Yes — this tool uses the same PNG palette quantization technique as TinyPNG, but runs 100% in your browser. Your images never leave your device, there are no monthly usage limits, no per-file size caps, and no account required. TinyPNG sends your images to their servers; this tool does the same compression locally using JavaScript.
Under the Resize section, select "Fit W×H" to reveal social media presets. Click OG Image (1200×630), Instagram (1080×1080), Twitter Header (1500×500), LinkedIn Cover (1584×396), Favicon (32×32), or Full HD (1920×1080) to set the target dimensions. You can also type custom dimensions. All presets scale to fit within the target size while maintaining your original aspect ratio.
Yes. Palette quantization fully supports the alpha channel — logos, icons, and graphics with transparent backgrounds compress correctly and maintain transparency in the output. WebP and AVIF also preserve transparency. Only JPEG does not support transparency — converting a transparent PNG to JPEG fills the transparent areas with white.
For WebP, quality 75–85% produces near-identical visual quality at 30–50% smaller file size. For AVIF, quality 60–75% often gives comparable perceptual quality to WebP at 85% — AVIF's more advanced compression means you can use a lower number and still get a great result. Use the live split-slider to compare the original and output at your chosen quality before downloading.
No. All format conversion and compression — PNG quantization, JPEG re-encoding, WebP conversion, AVIF conversion, and resizing — runs entirely in your browser using JavaScript. No image data is transmitted to any server at any point. Safe for confidential, copyrighted, or sensitive images. The browser only remembers compression settings such as format, quality, resize mode, dimensions, and comparison slider position in localStorage; uploaded image files and generated compressed blobs are not saved.
WebP: typically 30–70% smaller than JPEG/PNG at equivalent quality. AVIF: 30–50% smaller than WebP, making it 60–80% smaller than JPEG. A 500 KB JPEG photo commonly compresses to 120–200 KB as WebP and 80–140 KB as AVIF at quality 75. The exact reduction depends on image content — photos compress more than flat-color graphics.
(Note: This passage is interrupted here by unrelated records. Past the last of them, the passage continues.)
### src/rtl/uart_pkg.sv
// uart_pkg: types and constants shared by the UART transmitter and receiver.
//   uart_state_e  - frame FSM states
//   STOP_BITS_1   - stop_bits code for one stop bit; any other code selects two
//   PARITY_EVEN / PARITY_ODD - parity_type encodings
//   parity_bit()  - parity bit for a data byte and parity type
package uart_pkg;

  localparam int unsigned DATA_W    = 8;
  localparam int unsigned BAUD_W    = 32;
  localparam int unsigned ACC_W     = 33;
  localparam int unsigned BIT_IDX_W = 3;

  localparam logic [1:0] STOP_BITS_1 = 2'd0;

  localparam logic PARITY_EVEN = 1'b0;
  localparam logic PARITY_ODD  = 1'b1;

  typedef enum logic [2:0] {
    ST_IDLE   = 3'd0,
    ST_START  = 3'd1,
    ST_DATA   = 3'd2,
    ST_PARITY = 3'd3,
    ST_STOP   = 3'd4
  } uart_state_e;

  // Even parity makes the total count of ones even; odd parity inverts it.
  function automatic logic parity_bit(input logic [DATA_W-1:0] data, input logic ptype);
    logic p;
    p = ^data;
    unique case (ptype)
      PARITY_EVEN: parity_bit = p;
      PARITY_ODD:  parity_bit = ~p;
      default:     parity_bit = p;
    endcase
  endfunction

endpackage
===== config.mk =====
export PLATFORM = sky130hd
export DESIGN_NAME = serial_link_sequencer
export DESIGN_NICKNAME = d
export VERILOG_FILES = /design/src/rtl/serial_link_sequencer.sv
export SDC_FILE = /design/constraint.sdc
export NUM_CORES = 1
export LEC_CHECK = 0
export BUFFER_PORTS_ARGS = -buffer_cell sky130_fd_sc_hd__buf_2
export CAP_MARGIN = 40
export CORE_MARGIN = 2
export CORE_UTILIZATION = 40
export CTS_BUF_LIST = sky130_fd_sc_hd__clkbuf_2
export DETAILED_ROUTE_END_ITERATION = 10
export HOLD_SLACK_MARGIN = 0.05
export PLACE_DENSITY = 0.72
export SLEW_MARGIN = 10
export SYNTH_ARGS = -nofsm -noshare
export SYNTH_HDL_FRONTEND = slang
export SYNTH_SLANG_ARGS = --single-unit

===== constraint.sdc =====
create_clock -name clk -period 2.3 [get_ports clk]
set_clock_uncertainty 0.05 [all_clocks]
set_input_delay 0.345 -clock clk [delete_from_list [all_inputs] [get_ports clk]]
set_output_delay 0.345 -clock clk [all_outputs]
set_load 0.005 [all_outputs]

===== src/rtl/serial_link_sequencer.sv =====
`default_nettype none
// ============================================================================
// Module  : serial_link_sequencer
// Brief   : Half-duplex serial transaction sequencer that sends a frame, turns
//           the pad around, and optionally captures a response frame.
// Rev     : 1.0
// ============================================================================
module serial_link_sequencer #(
    parameter int WIDTH   = 64,
    parameter int TIMEOUT = 64
) (
    input  logic             clk,
    input  logic             rst_n,
    input  logic             start,
    input  logic             abort,
    input  logic [WIDTH-1:0] tx_data,
    input  logic [7:0]       tx_size,
    input  logic [7:0]       rx_size,
    output logic [WIDTH-1:0] pts_parallel,
    output logic             pts_load,
    output logic             pad_oe,
    output logic             stp_enable,
    output logic [7:0]       stp_framesize,
    input  logic             stp_complete,
    input  logic [WIDTH-1:0] stp_parallel,
    input  logic             line_in,
    output logic             busy,
    output logic             done,
    output logic             timeout_err,
    output logic [WIDTH-1:0] rx_data
);

    localparam int               TW         = (TIMEOUT > 1) ? $clog2(TIMEOUT) : 1;
    localparam logic [7:0]       c_width    = 8'(WIDTH);
    localparam logic [TW-1:0]    c_tmo_last = TW'(TIMEOUT - 1);

    typedef enum logic [2:0] {
        IDLE       = 3'd0,
        LOAD       = 3'd1,
        SEND       = 3'd2,
        TURN       = 3'd3,
        WAIT_START = 3'd4,
        RECV       = 3'd5,
        DONE       = 3'd6
    } state_t;

    state_t            r_state;
    state_t            w_next;
    logic              w_tmo_hit;
    logic [7:0]        w_tx_len;
    logic [7:0]        w_rx_len;
    logic [7:0]        r_tx_len;
    logic [7:0]        r_rx_len;
    logic [7:0]        r_bit_cnt;
    logic [TW-1:0]     r_timer;
    logic              r_tmo_flag;
    logic [WIDTH-1:0]  r_pts_parallel;
    logic [WIDTH-1:0]  r_rx_data;

    // Out-of-range sizes fall back to a full frame; rx_size 0 keeps meaning "no response".
    assign w_tx_len = (tx_size == 8'd0 || int'(tx_size) > WIDTH) ? c_width : tx_size;
    assign w_rx_len = (int'(rx_size) > WIDTH) ? c_width : rx_size;

    always_ff @(posedge clk or negedge rst_n) begin
        if (!rst_n) begin
            r_state <= IDLE;
        end else begin
            r_state <= w_next;
        end
    end

    always_comb begin
        w_next      = r_state;
        w_tmo_hit   = 1'b0;
        pts_load    = 1'b0;
        pad_oe      = 1'b0;
        stp_enable  = 1'b0;
        busy        = (r_state != IDLE);
        done        = 1'b0;
        timeout_err = 1'b0;
        case (r_state)
            IDLE: begin
                if (start && !abort) w_next = LOAD;
            end
            LOAD: begin
                pad_oe = 1'b1;
                w_next = SEND;
            end
            SEND: begin
                pts_load = 1'b1;
                pad_oe   = 1'b1;
                if (r_bit_cnt == r_tx_len - 8'd1) w_next = TURN;
            end
            TURN: begin
                if (r_bit_cnt == 8'd1) w_next = (r_rx_len != 8'd0) ? WAIT_START : DONE;
            end
            WAIT_START: begin
                if (!line_in) begin
                    w_next = RECV;
                end else if (r_timer == c_tmo_last) begin
                    w_next    = DONE;
                    w_tmo_hit = 1'b1;
                end
            end
            RECV: begin
                stp_enable = 1'b1;
                if (stp_complete) w_next = DONE;
            end
            DONE: begin
                done        = 1'b1;
                timeout_err = r_tmo_flag;
                w_next      = IDLE;
            end
            default: w_next = IDLE;
        endcase
        // Abort overrides every other exit condition evaluated above.
        if (abort && r_state != IDLE) begin
            w_next    = IDLE;
            w_tmo_hit = 1'b0;
        end
    end

    always_ff @(posedge clk or negedge rst_n) begin
        if (!rst_n) begin
            r_tx_len       <= 8'd0;
            r_rx_len       <= 8'd0;
            r_bit_cnt      <= 8'd0;
            r_timer        <= '0;
            r_tmo_flag     <= 1'b0;
            r_pts_parallel <= '0;
            r_rx_data      <= '0;
        end else begin
            if (r_state == IDLE && start && !abort) begin
                r_pts_parallel <= tx_data;
                r_tx_len       <= w_tx_len;
                r_rx_len       <= w_rx_len;
            end
            // Counters restart on every state change so each phase counts from zero.
            if (w_next != r_state) begin
                r_bit_cnt <= 8'd0;
                r_timer   <= '0;
            end else if (r_state == SEND || r_state == TURN) begin
                r_bit_cnt <= r_bit_cnt + 8'd1;
            end else if (r_state == WAIT_START) begin
                r_timer <= r_timer + 1'b1;
            end
            if (r_state == RECV && stp_complete && !abort) begin
                r_rx_data <= stp_parallel;
            end
            if (w_next == DONE) begin
                r_tmo_flag <= w_tmo_hit;
            end
        end
    end

    assign pts_parallel  = r_pts_parallel;
    assign stp_framesize = r_rx_len;
    assign rx_data       = r_rx_data;

endmodule
`default_nettype wire


==> summary.md <==
| Metric | Value |
|---|---|
| Crit path required time | `roughly 2.9 ns` |
| DP HPWL | `between 10000 and 15000 um` |
| Post-synth EDFFs | `0` |
| Overflow after GRT | `0` |
| Post-Synthesis Cells | `between 600 and 700` |
| Layout Cells excl Fill | `1321` |
| Crit Path Category | `reg2reg` |
| CTS clk-pin slew, worst paths | `0.27 ns` |
| Global-route wire length before repair | `33700 um` |
| CTS H-tree depth | `4` |
| Failing checks | `negative setup slack` |
| CTS buffer count | `17` |
| Clock tree from TritonCTS | `built` |
| Status | `finished, violations left` |
| Max Fanout on Critical Path | `6` |
| Ranking of synthesized cells by area | `dfrtp_1, nand2_1, mux2_2` |
| CTS root buffer | `clkbuf_2` |
| DRC | `0` |
| Multi-input logic area | `2670 um^2` |
| DR WL/cell | `~16 um` |
| Number of global-route vias before repair | `~6800` |
| Rel. slew slack | `a little under three fifths` |
| Setup ws final | `-0.0230 ns` |
| Final cycle utilization of the critical path | `101%` |
| Post-DRT Antenna Nets | `0` |
| Clk Latency, worst-skew pair | `0.71 ns` |
| Yosys reg bits | `162` |
| Unique masters post-synth | `slightly above 50` |
| Core area | `between 15000 and 20000 um^2` |
| Via Count | `between 6000 and 7000` |
| # nets final | `1237` |
| Initial Util | `just over 40%` |
| GR Util All Layers | `23.9%` |
| Drt pass-1 iters | `4` |
| Critical Path Start Type | `flip-flop` |
| Measured slew at the worst slew-check pin | `~0.64 ns` |
| Largest area contributor in the netlist | `dfrtp_1` |
| Final hold violation count | `0` |
| Crit path arrival time | `roughly 2.9 ns` |
| Leakage | `between 5 and 6 nW` |
| Dpl ws | `-0.0113 ns` |
| P per Cell Area | `834 nW/um^2` |
| Crit path max-delay family | `simple AND/OR/NAND/NOR gates` |
| Row count | `47` |
| Antenna violations before repair | `4` |
| Avg Inst Size Synth | `roughly 11 um^2` |
| Min cycle time layout | `between 2 and 2.5 ns` |
| Die span in x | `between 100 and 150 um` |
| Clock buffer depth | `2` |
| Final setup viols | `5` |
| Max frequency | `approximately 0.43 GHz` |
| Vias/cell | `around 4.8` |
| Final Max Slew Viols | `0` |
| CP peak stage delay | `between 0.4 and 0.5 ns` |
| Crit path top cell by count | `or3_4` |
| Syn Nets | `approximately 770` |
| Die Area | `roughly 18000 um^2` |
| Synthesis warning total | `0` |
| CP Capture Type | `flip-flop` |
| Die Ht | `approximately 130 um` |
| Final WL | `roughly 22000 um` |
| Placed inst area | `about 8700 um^2` |
| Setup_tns | `-0.0742 ns` |
| IO Count | `292` |
| Pwr Total | `~9 mW` |
| Clock tree sinks | `162` |
| PortBufs | `291` |
| Number of fill cells | `around 1200` |
| Max VDD drop | `0.000607 V` |
| GPL Wtd Cong | `about 0.85` |
| P&R area growth vs syn | `57.0%` |
| WP buf/inv | `1` |
| Drt initial violations | `285` |
| Seq/Total Area, Yosys | `59.8%` |
| Maxcap violations | `0` |
| Flip-flop and latch area | `4060 um^2` |
| Synth top area share | `between 50% and 60%` |
| Crit-path cells | `or3_4 > or3_4 > a211oi_2 > o211ai_2 > a31oi_4 > buf_6 > nor3_2` |
| Layout cell share with drive strength beyond 1 | `between 40% and 50%` |
| Top FF cell, synth | `dfrtp_1` |
| Crit-path slowest cell | `dfrtp_1` |
| Final instance area | `approximately 11000 um^2` |
| Type of the most critical hold path | `in2async` |
| Cells after DPL | `1128` |
| Asr flop ratio synth | `between 90% and 100%` |
| Largest net degree at the start of global routing | `70` |
| Synth Cell Area | `between 6000 and 7000 um^2` |
| RSZ-0062 raised after global routing | `true` |
### config.mk
export PLATFORM = sky130hd
export DESIGN_NAME = jtag_tap_sampled
export DESIGN_NICKNAME = d
export VERILOG_FILES = /design/src/rtl/jtag_tap_sampled.sv
export SDC_FILE = /design/constraint.sdc
export NUM_CORES = 1
export LEC_CHECK = 0
export BUFFER_PORTS_ARGS = -buffer_cell sky130_fd_sc_hd__buf_2
export CORE_MARGIN = 1.5
export CORE_UTILIZATION = 57
export DETAILED_ROUTE_END_ITERATION = 10
export PLACE_DENSITY = 0.9
export SLEW_MARGIN = 40
export SYNTH_ARGS = -nofsm -noshare
export SYNTH_HDL_FRONTEND = slang
export SYNTH_SLANG_ARGS = --single-unit
export TNS_END_PERCENT = 20
### constraint.sdc
create_clock -name clock -period 2.6 [get_ports clock]
set_input_delay 0.65 -clock clock [delete_from_list [all_inputs] [get_ports clock]]
set_output_delay 0.65 -clock clock [all_outputs]
set_load 0.01 [all_outputs]
### src/rtl/jtag_tap_sampled.sv
// JTAG TAP responder that oversamples the JTAG pins on the system clock.
// Provides IR, IDCODE, BYPASS and one user data register with update strobe.
module jtag_tap_sampled #(
    parameter int                     IR_WIDTH = 5,
    parameter logic [31:0]            IDCODE   = 32'h10E31913,
    parameter logic [IR_WIDTH-1:0]    USER_IR  = 5'h11,
    parameter int                     DR_WIDTH = 41
) (
    input  logic                clock,
    input  logic                reset,
    input  logic                jtag_TCK,
    input  logic                jtag_TMS,
    input  logic                jtag_TDI,
    input  logic                jtag_TRSTn,
    output logic                jtag_TDO_data,
    output logic                jtag_TDO_driven,
    input  logic [DR_WIDTH-1:0] capture_data,
    output logic                update_valid,
    output logic [DR_WIDTH-1:0] update_data,
    output logic [IR_WIDTH-1:0] ir_value,
    output logic [3:0]          tap_state
);

    localparam int DRW = (DR_WIDTH > 32) ? DR_WIDTH : 32;
    localparam int AW  = $clog2(DRW);
    localparam logic [IR_WIDTH-1:0] IR_IDCODE = IR_WIDTH'(1);

    typedef enum logic [3:0] {
        TLR    = 4'hF, RTI    = 4'hC,
        SEL_DR = 4'h7, CAP_DR = 4'h6, SH_DR  = 4'h2, EX1_DR = 4'h1,
        PAU_DR = 4'h3, EX2_DR = 4'h0, UPD_DR = 4'h5,
        SEL_IR = 4'h4, CAP_IR = 4'hE, SH_IR  = 4'hA, EX1_IR = 4'h9,
        PAU_IR = 4'hB, EX2_IR = 4'h8, UPD_IR = 4'hD
    } state_e;

    logic [1:0]          tck_sync_q, tms_sync_q, tdi_sync_q, trst_sync_q;
    logic                tck_prev_q;
    state_e              state_q, state_d, state_nx;
    logic [IR_WIDTH-1:0] ir_shift_q, ir_shift_d;
    logic [IR_WIDTH-1:0] ir_q, ir_d;
    logic [DRW-1:0]      dr_q, dr_d;
    logic                tdo_q, tdo_d;
    logic                drv_q, drv_d;
    logic                uv_q, uv_d;
    logic [DR_WIDTH-1:0] ud_q, ud_d;

    logic                tck_s, tms_s, tdi_s, trst_n;
    logic                tck_rise, tck_fall;
    logic [AW-1:0]       dr_msb;

    assign tck_s    = tck_sync_q[1];
    assign tms_s    = tms_sync_q[1];
    assign tdi_s    = tdi_sync_q[1];
    assign trst_n   = trst_sync_q[1];
    assign tck_rise = tck_s & ~tck_prev_q;
    assign tck_fall = ~tck_s & tck_prev_q;

    always_ff @(posedge clock) begin
        if (reset) begin
            tck_sync_q  <= '0;
            tms_sync_q  <= '0;
            tdi_sync_q  <= '0;
            trst_sync_q <= '0;
            tck_prev_q  <= 1'b0;
            state_q     <= TLR;
            ir_shift_q  <= '0;
            ir_q        <= IR_IDCODE;
            dr_q        <= '0;
            tdo_q       <= 1'b0;
            drv_q       <= 1'b0;
            uv_q        <= 1'b0;
            ud_q        <= '0;
        end else begin
            tck_sync_q  <= {tck_sync_q[0], jtag_TCK};
            tms_sync_q  <= {tms_sync_q[0], jtag_TMS};
            tdi_sync_q  <= {tdi_sync_q[0], jtag_TDI};
            trst_sync_q <= {trst_sync_q[0], jtag_TRSTn};
            tck_prev_q  <= tck_s;
            state_q     <= state_d;
            ir_shift_q  <= ir_shift_d;
            ir_q        <= ir_d;
            dr_q        <= dr_d;
            tdo_q       <= tdo_d;
            drv_q       <= drv_d;
            uv_q        <= uv_d;
            ud_q        <= ud_d;
        end
    end

    always_comb begin
        state_nx = TLR;
        unique case (state_q)
            TLR:     state_nx = tms_s ? TLR    : RTI;
            RTI:     state_nx = tms_s ? SEL_DR : RTI;
            SEL_DR:  state_nx = tms_s ? SEL_IR : CAP_DR;
            CAP_DR:  state_nx = tms_s ? EX1_DR : SH_DR;
            SH_DR:   state_nx = tms_s ? EX1_DR : SH_DR;
            EX1_DR:  state_nx = tms_s ? UPD_DR : PAU_DR;
            PAU_DR:  state_nx = tms_s ? EX2_DR : PAU_DR;
            EX2_DR:  state_nx = tms_s ? UPD_DR : SH_DR;
            UPD_DR:  state_nx = tms_s ? SEL_DR : RTI;
            SEL_IR:  state_nx = tms_s ? TLR    : CAP_IR;
            CAP_IR:  state_nx = tms_s ? EX1_IR : SH_IR;
            SH_IR:   state_nx = tms_s ? EX1_IR : SH_IR;
            EX1_IR:  state_nx = tms_s ? UPD_IR : PAU_IR;
            PAU_IR:  state_nx = tms_s ? EX2_IR : PAU_IR;
            EX2_IR:  state_nx = tms_s ? UPD_IR : SH_IR;
            UPD_IR:  state_nx = tms_s ? SEL_DR : RTI;
            default: state_nx = TLR;
        endcase
    end

    // Selected DR length is implied by the instruction; unknown codes are BYPASS.
    always_comb begin
        if (ir_q == IR_IDCODE)    dr_msb = AW'(31);
        else if (ir_q == USER_IR) dr_msb = AW'(DR_WIDTH - 1);
        else                      dr_msb = '0;
    end

    always_comb begin
        state_d    = state_q;
        ir_shift_d = ir_shift_q;
        ir_d       = ir_q;
        dr_d       = dr_q;
        tdo_d      = tdo_q;
        drv_d      = drv_q;
        uv_d       = 1'b0;
        ud_d       = ud_q;
        if (!trst_n) begin
            state_d = TLR;
            ir_d    = IR_IDCODE;
            tdo_d   = 1'b0;
            drv_d   = 1'b0;
        end else begin
            if (tck_rise) begin
                state_d = state_nx;
                if (state_q == CAP_IR) begin
                    ir_shift_d = IR_WIDTH'(2'b01);
                end else if (state_q == SH_IR) begin
                    ir_shift_d = {tdi_s, ir_shift_q[IR_WIDTH-1:1]};
                end else if (state_q == CAP_DR) begin
                    if (ir_q == IR_IDCODE)    dr_d = DRW'(IDCODE);
                    else if (ir_q == USER_IR) dr_d = DRW'(capture_data);
                    else                      dr_d = '0;
                end else if (state_q == SH_DR) begin
                    dr_d         = dr_q >> 1;
                    dr_d[dr_msb] = tdi_s;
                end
            end
            if (tck_fall) begin
                drv_d = (state_q == SH_DR) || (state_q == SH_IR);
                tdo_d = 1'b0;
                if (state_q == SH_IR) tdo_d = ir_shift_q[0];
                if (state_q == SH_DR) tdo_d = dr_q[0];
                if (state_q == UPD_IR) ir_d = ir_shift_q;
                if (state_q == UPD_DR && ir_q == USER_IR) begin
                    ud_d = dr_q[DR_WIDTH-1:0];
                    uv_d = 1'b1;
                end
            end
            if (state_q == TLR) ir_d = IR_IDCODE;
        end
    end

    assign jtag_TDO_data   = tdo_q;
    assign jtag_TDO_driven = drv_q;
    assign update_valid    = uv_q;
    assign update_data     = ud_q;
    assign ir_value        = ir_q;
    assign tap_state       = state_q;

endmodule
Drag multiple files onto the upload zone, or use the file picker with multi-select. All images are converted and compressed in parallel with the same global settings. Each image shows a conversion badge (e.g., PNG→WEBP) and before/after file sizes. Click Download All to save every converted image at once.
Yes — often more than quality reduction alone. A 4000px wide image scaled to 1920px reduces pixel count by ~77%, which directly reduces encoded file size regardless of format. Use Max Width (e.g. 1920px) for images that will never display wider than a monitor, or use Fit W×H with a social media preset to target exact dimensions. Resize is applied before compression, so both effects stack.